* _Brief_:
Each line of the material holding the word "both" must be identified and copied.

* _Provided records_:
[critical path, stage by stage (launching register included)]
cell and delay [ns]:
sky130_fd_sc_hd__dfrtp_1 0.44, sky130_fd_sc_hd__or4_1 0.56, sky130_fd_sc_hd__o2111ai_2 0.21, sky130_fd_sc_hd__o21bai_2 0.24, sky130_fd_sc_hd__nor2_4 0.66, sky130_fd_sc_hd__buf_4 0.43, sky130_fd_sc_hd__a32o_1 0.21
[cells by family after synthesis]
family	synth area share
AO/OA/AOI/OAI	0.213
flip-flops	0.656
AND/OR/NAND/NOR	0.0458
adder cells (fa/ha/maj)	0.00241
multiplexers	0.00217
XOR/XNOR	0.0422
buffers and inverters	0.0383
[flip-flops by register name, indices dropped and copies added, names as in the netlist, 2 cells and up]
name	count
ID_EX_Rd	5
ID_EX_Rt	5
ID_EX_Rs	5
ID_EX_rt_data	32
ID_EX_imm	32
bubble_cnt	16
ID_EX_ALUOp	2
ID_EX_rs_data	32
**config.mk**
```make
export PLATFORM = sky130hd
export DESIGN_NAME = ysyx_23060191_mem_arbiter
export DESIGN_NICKNAME = d
export VERILOG_FILES = /design/src/rtl/ysyx_23060191_mem_arbiter.sv
export SDC_FILE = /design/constraint.sdc
export NUM_CORES = 1
export LEC_CHECK = 0
export ABC_AREA = 1
export CAP_MARGIN = 40
export CORE_MARGIN = 5
export CORE_UTILIZATION = 37
export CTS_BUF_LIST = sky130_fd_sc_hd__clkbuf_16
export CTS_CLUSTER_SIZE = 20
export DETAILED_ROUTE_END_ITERATION = 6
export GPL_TIMING_DRIVEN = 0
export PLACE_DENSITY = 0.89
export SYNTH_ARGS = -nofsm -noshare
export SYNTH_HDL_FRONTEND = slang
export SYNTH_SLANG_ARGS = --single-unit
export TNS_END_PERCENT = 1
```
**constraint.sdc**
```tcl
create_clock -name clk -period 2.6 [get_ports clk]
set_input_delay 0.52 -clock clk [delete_from_list [all_inputs] [get_ports clk]]
set_output_delay 0.52 -clock clk [all_outputs]
set_load 0.02 [all_outputs]
```
===== src/rtl/match_pkg.sv =====
// Shared types and constants for the multi-tank match controller.
package match_pkg;

  typedef enum logic [2:0] {
    TITLE      = 3'd0,
    START_WAIT = 3'd1,
    PLAYING    = 3'd2,
    ROUND_OVER = 3'd3,
    MATCH_OVER = 3'd4
  } match_state_t;

  localparam logic [7:0] KEY_ENTER = 8'h28;

  // Enter may appear in any of the four packed keycode slots.
  function automatic logic has_enter(input logic [31:0] kc);
    has_enter = 1'b0;
    for (int b = 0; b < 4; b++) begin
      if (kc[b*8 +: 8] == KEY_ENTER) has_enter = 1'b1;
    end
  endfunction

endpackage


===== src/rtl/survivor_encoder.sv =====
// Counts the survivors of a round and encodes the index of a lone survivor.
module survivor_encoder #(
  parameter int NUM_TANKS = 2
) (
  input  logic [NUM_TANKS-1:0] alive_n,
  output logic                 count_is_one,
  output logic                 count_is_zero,
  output logic [1:0]           idx
);

  logic [2:0] cnt;

  // idx tracks the highest set bit; it is only meaningful when exactly one is set.
  always_comb begin
    cnt = 3'd0;
    idx = 2'd0;
    for (int i = 0; i < NUM_TANKS; i++) begin
      if (alive_n[i]) begin
        cnt = cnt + 3'd1;
        idx = 2'(i);
      end
    end
    count_is_one  = (cnt == 3'd1);
    count_is_zero = (cnt == 3'd0);
  end

endmodule
`src/rtl/fir_pkg.sv`:
```
// Shared definitions for the FIR sample buffer and the downstream FIR filter.
// Holds the default memory geometry and the buffer FSM state encoding so both
// blocks agree on widths and can decode the exposed state.
package fir_pkg;

    localparam int ADDR_W_DEF = 7;   // sample-memory address width
    localparam int DATA_W_DEF = 16;  // sample / result width
    localparam int TAPS_DEF   = 32;  // filter window length

    typedef enum logic [1:0] {
        IDLE  = 2'd0,   // accepting samples
        START = 2'd1,   // one-cycle launch of the FIR
        RUN   = 2'd2,   // FIR is walking the window
        OUT   = 2'd3    // holding the filtered sample for downstream
    } fir_state_t;

endpackage

```
`src/rtl/fir_sample_buffer_sample_ram.sv`:
```
// sample_ram: 2^ADDR_W x DATA_W storage with one write port and one
// synchronous read port. No reset: contents survive a block reset.
//
// Ports:
//   clk      rising-edge clock
//   wr_en    write strobe
//   wr_addr  write address
//   wr_data  write data
//   rd_addr  read address, sampled every cycle
//   rd_data  mem[rd_addr] registered one cycle after rd_addr is applied
module sample_ram #(
    parameter int ADDR_W = 7,
    parameter int DATA_W = 16
) (
    input  logic              clk,
    input  logic              wr_en,
    input  logic [ADDR_W-1:0] wr_addr,
    input  logic [DATA_W-1:0] wr_data,
    input  logic [ADDR_W-1:0] rd_addr,
    output logic [DATA_W-1:0] rd_data
);

    logic [DATA_W-1:0] mem [2**ADDR_W];

    always_ff @(posedge clk) begin
        if (wr_en) begin
            mem[wr_addr] <= wr_data;
        end
        rd_data <= mem[rd_addr];
    end

endmodule

```
`src/rtl/fir_sample_buffer.sv`:
```
// fir_sample_buffer: circular audio sample store feeding a downstream FIR.
// Samples are accepted in IDLE and written at the write pointer. Once TAPS
// samples have been collected, every accepted sample opens a window of the
// last TAPS addresses, pulses fir_start, waits for fir_done and presents the
// FIR result downstream.
//
// Handshakes: a transfer happens on a rising edge where valid and ready are
// both 1. A producer holds valid and its data stable until that edge; the
// consumer may raise or drop ready freely.
//
// Ports:
//   clk, reset          clock; asynchronous active-low reset
//   in_valid/in_ready   upstream sample handshake, in_sample data
//   fir_start           one-cycle FIR launch pulse
//   fir_start_addr      oldest sample address of the window
//   fir_last_addr       newest sample address of the window
//   fir_audio_addr      FIR read address; fir_audio_data is the registered read
//   fir_done/fir_result FIR completion and result
//   out_valid/out_ready downstream handshake, out_sample data
//   fsm_state           current FSM state, for observation
module fir_sample_buffer
    import fir_pkg::*;
#(
    parameter int ADDR_W = ADDR_W_DEF,
    parameter int DATA_W = DATA_W_DEF,
    parameter int TAPS   = TAPS_DEF
) (
    input  logic              clk,
    input  logic              reset,
    input  logic              in_valid,
    output logic              in_ready,
    input  logic [DATA_W-1:0] in_sample,
    output logic              fir_start,
    output logic [ADDR_W-1:0] fir_start_addr,
    output logic [ADDR_W-1:0] fir_last_addr,
    input  logic [ADDR_W-1:0] fir_audio_addr,
    output logic [DATA_W-1:0] fir_audio_data,
    input  logic              fir_done,
    input  logic [DATA_W-1:0] fir_result,
    output logic              out_valid,
    input  logic              out_ready,
    output logic [DATA_W-1:0] out_sample,
    output fir_state_t        fsm_state
);

    // Fill count needs one extra bit so TAPS = 2^ADDR_W is representable.
    localparam logic [ADDR_W:0]   TAPS_C = (ADDR_W+1)'(TAPS);
    localparam logic [ADDR_W-1:0] SPAN   = ADDR_W'(TAPS - 1);

    fir_state_t        state, next_state;
    logic [ADDR_W-1:0] wp;
    logic [ADDR_W:0]   fill;
    logic [ADDR_W:0]   fill_inc;
    logic              run_first;
    logic              accept;
    logic              window;
    logic              capture;
    logic [DATA_W-1:0] ram_q;

    assign fsm_state = state;

    // Saturating fill count including the sample being accepted now.
    assign fill_inc = (fill == TAPS_C) ? fill : fill + 1'b1;

    always_ff @(posedge clk or negedge reset) begin
        if (!reset) begin
            state <= IDLE;
        end else begin
            state <= next_state;
        end
    end

    always_comb begin
        next_state = state;
        in_ready   = 1'b0;
        fir_start  = 1'b0;
        out_valid  = 1'b0;
        accept     = 1'b0;
        window     = 1'b0;
        capture    = 1'b0;
        case (state)
            IDLE: begin
                // Gated by reset so in_ready is low while reset is held even
                // though the state register already sits in IDLE.
                in_ready = reset;
                accept   = in_valid & reset;
                if (accept && (fill_inc == TAPS_C)) begin
                    window     = 1'b1;
                    next_state = START;
                end
            end
            START: begin
                fir_start  = 1'b1;
                next_state = RUN;
            end
            RUN: begin
                // The first RUN cycle may still see fir_done from the
                // previous window; only trust it afterwards.
                if (!run_first && fir_done) begin
                    capture    = 1'b1;
                    next_state = OUT;
                end
            end
            OUT: begin
                out_valid = 1'b1;
                if (out_ready) begin
                    next_state = IDLE;
                end
            end
            default: next_state = IDLE;
        endcase
    end

    always_ff @(posedge clk or negedge reset) begin
        if (!reset) begin
            wp             <= '0;
            fill           <= '0;
            fir_start_addr <= '0;
            fir_last_addr  <= '0;
            out_sample     <= '0;
            run_first      <= 1'b0;
        end else begin
            if (accept) begin
                wp   <= wp + 1'b1;
                fill <= fill_inc;
            end
            if (window) begin
                fir_last_addr  <= wp;
                fir_start_addr <= wp - SPAN;
            end
            if (state == START) begin
                run_first <= 1'b1;
            end else if (state == RUN) begin
                run_first <= 1'b0;
            end
            if (capture) begin
                out_sample <= fir_result;
            end
        end
    end

    sample_ram #(
        .ADDR_W (ADDR_W),
        .DATA_W (DATA_W)
    ) u_ram (
        .clk     (clk),
        .wr_en   (accept),
        .wr_addr (wp),
        .wr_data (in_sample),
        .rd_addr (fir_audio_addr),
        .rd_data (ram_q)
    );

    // The RAM read register has no reset; force the visible read data to
    // zero while reset is held.
    assign fir_audio_data = reset ? ram_q : '0;

endmodule
```
## config.mk

```make
export PLATFORM = sky130hd
export DESIGN_NAME = param_reg_file
export DESIGN_NICKNAME = d
export VERILOG_FILES = /design/src/rtl/param_rf_pkg.sv /design/src/rtl/rf_cell.sv /design/src/rtl/param_reg_file.sv
export SDC_FILE = /design/constraint.sdc
export NUM_CORES = 1
export LEC_CHECK = 0
export BUFFER_PORTS_ARGS = -buffer_cell sky130_fd_sc_hd__buf_2
export CORE_ASPECT_RATIO = 0.9
export CORE_MARGIN = 2
export CORE_UTILIZATION = 62
export CTS_CLUSTER_DIAMETER = 200
export DETAILED_ROUTE_END_ITERATION = 10
export HOLD_SLACK_MARGIN = 0.08
export PLACE_DENSITY_LB_ADDON = 0.2
export SETUP_SLACK_MARGIN = 0.4
export SLEW_MARGIN = 20
export SYNTH_ARGS = -nofsm -noshare
export SYNTH_HDL_FRONTEND = slang
export SYNTH_HIERARCHICAL = 1
export SYNTH_SLANG_ARGS = --single-unit
```

## constraint.sdc

```tcl
create_clock -name clk -period 3.8 [get_ports clk]
set_input_delay 0.19 -clock clk [delete_from_list [all_inputs] [get_ports clk]]
set_output_delay 0.19 -clock clk [all_outputs]
set_load 0.01 [all_outputs]
```
===== src/rtl/rmap_wb_arbiter.sv =====
// rmap_wb_arbiter
// Two-master Wishbone arbiter that shares one slave between the RMAP target (master 0)
// and the local host (master 1). Contention is resolved round-robin on the last owner,
// ownership lasts until the owner drops cyc, and a watchdog synthesizes an error when a
// strobe stays unanswered for too long.
//
// Ports
//   clk, rst                       clock, asynchronous active-high reset
//   m0*In / m0*Out                 master 0 Wishbone (cyc, stb, we, adr, sel, dat / dat, ack, err)
//   m1*In / m1*Out                 master 1 Wishbone, same set
//   cycOut..datOut, datIn, ackIn,  shared slave Wishbone
//   errIn
//   grant                          one-hot owner (bit0 = m0, bit1 = m1), 00 when idle
//   timeoutError                   one-cycle pulse when the watchdog fires
module rmap_wb_arbiter #(
  parameter int unsigned BUS_WIDTH      = 32,
  parameter int unsigned TIMEOUT_CYCLES = 255
) (
  input  logic                   clk,
  input  logic                   rst,
  // master 0
  input  logic                   m0CycIn,
  input  logic                   m0StbIn,
  input  logic                   m0WeIn,
  input  logic [31:0]            m0AdrIn,
  input  logic [BUS_WIDTH/8-1:0] m0SelIn,
  input  logic [BUS_WIDTH-1:0]   m0DatIn,
  output logic [BUS_WIDTH-1:0]   m0DatOut,
  output logic                   m0AckOut,
  output logic                   m0ErrOut,
  // master 1
  input  logic                   m1CycIn,
  input  logic                   m1StbIn,
  input  logic                   m1WeIn,
  input  logic [31:0]            m1AdrIn,
  input  logic [BUS_WIDTH/8-1:0] m1SelIn,
  input  logic [BUS_WIDTH-1:0]   m1DatIn,
  output logic [BUS_WIDTH-1:0]   m1DatOut,
  output logic                   m1AckOut,
  output logic                   m1ErrOut,
  // slave
  output logic                   cycOut,
  output logic                   stbOut,
  output logic                   weOut,
  output logic [31:0]            adrOut,
  output logic [BUS_WIDTH/8-1:0] selOut,
  output logic [BUS_WIDTH-1:0]   datOut,
  input  logic [BUS_WIDTH-1:0]   datIn,
  input  logic                   ackIn,
  input  logic                   errIn,
  // status
  output logic [1:0]             grant,
  output logic                   timeoutError
);

  localparam logic [15:0] TimeoutVal = 16'(TIMEOUT_CYCLES);

  typedef enum logic [1:0] {StIdle, StOwn0, StOwn1} stateT;

  stateT       stateQ, stateD;
  logic        lastOwnerQ, lastOwnerD;  // 1 = master 1 owned the bus last
  logic [15:0] wdCntQ, wdCntD;
  logic        wdFireQ, wdFireD;        // high in the cycle the synthesized error is driven

  logic        ackEff, errEff;
  logic        stalled, ownerHolds;

  // ---------------------------------------------------------------------------------------
  // Arbitration
  // ---------------------------------------------------------------------------------------
  always_comb begin
    stateD     = stateQ;
    lastOwnerD = lastOwnerQ;
    unique case (stateQ)
      StIdle: begin
        if (m0CycIn && m1CycIn) begin
          stateD = lastOwnerQ ? StOwn0 : StOwn1;
        end else if (m0CycIn) begin
          stateD = StOwn0;
        end else if (m1CycIn) begin
          stateD = StOwn1;
        end
      end
      StOwn0: begin
        if (!m0CycIn) begin
          stateD     = StIdle;
          lastOwnerD = 1'b0;
        end
      end
      StOwn1: begin
        if (!m1CycIn) begin
          stateD     = StIdle;
          lastOwnerD = 1'b1;
        end
      end
      default: stateD = StIdle;
    endcase
  end

  always_ff @(posedge clk or posedge rst) begin
    if (rst) begin
      stateQ     <= StIdle;
      lastOwnerQ <= 1'b1;
      wdCntQ     <= '0;
      wdFireQ    <= 1'b0;
    end else begin
      stateQ     <= stateD;
      lastOwnerQ <= lastOwnerD;
      wdCntQ     <= wdCntD;
      wdFireQ    <= wdFireD;
    end
  end

  assign grant = {stateQ == StOwn1, stateQ == StOwn0};

  // ---------------------------------------------------------------------------------------
  // Bus routing
  // ---------------------------------------------------------------------------------------
  // During the watchdog cycle the real slave response is discarded and an error is forced.
  assign ackEff = ackIn & ~errIn & ~wdFireQ;
  assign errEff = errIn | wdFireQ;

  always_comb begin
    cycOut   = 1'b0;
    stbOut   = 1'b0;
    weOut    = 1'b0;
    adrOut   = '0;
    selOut   = '0;
    datOut   = '0;
    m0DatOut = '0;
    m0AckOut = 1'b0;
    m0ErrOut = 1'b0;
    m1DatOut = '0;
    m1AckOut = 1'b0;
    m1ErrOut = 1'b0;
    unique case (stateQ)
      StOwn0: begin
        cycOut   = m0CycIn;
        stbOut   = m0StbIn & ~wdFireQ;
        weOut    = m0WeIn;
        adrOut   = m0AdrIn;
        selOut   = m0SelIn;
        datOut   = m0DatIn;
        m0DatOut = datIn;
        m0AckOut = ackEff;
        m0ErrOut = errEff;
      end
      StOwn1: begin
        cycOut   = m1CycIn;
        stbOut   = m1StbIn & ~wdFireQ;
        weOut    = m1WeIn;
        adrOut   = m1AdrIn;
        selOut   = m1SelIn;
        datOut   = m1DatIn;
        m1DatOut = datIn;
        m1AckOut = ackEff;
        m1ErrOut = errEff;
      end
      default: ;
    endcase
  end

  // ---------------------------------------------------------------------------------------
  // Watchdog
  // ---------------------------------------------------------------------------------------
  // stbOut is already zero in idle and in the fire cycle, so both clear the counter here.
  assign stalled    = stbOut & ~ackIn & ~errIn;
  assign ownerHolds = ((stateQ == StOwn0) && m0CycIn) || ((stateQ == StOwn1) && m1CycIn);

  always_comb begin
    // Fire only if the owner keeps the bus, so the error lands on the same master.
    wdFireD = stalled && ownerHolds && (wdCntQ == TimeoutVal);
    if (!stalled || wdFireD) begin
      wdCntD = '0;
    end else begin
      wdCntD = wdCntQ + 16'd1;
    end
  end

  assign timeoutError = wdFireQ;

endmodule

* _Written response_:
// Holds the default memory geometry and the buffer FSM state encoding so both
// both 1. A producer holds valid and its data stable until that edge; the
  // stbOut is already zero in idle and in the fire cycle, so both clear the counter here.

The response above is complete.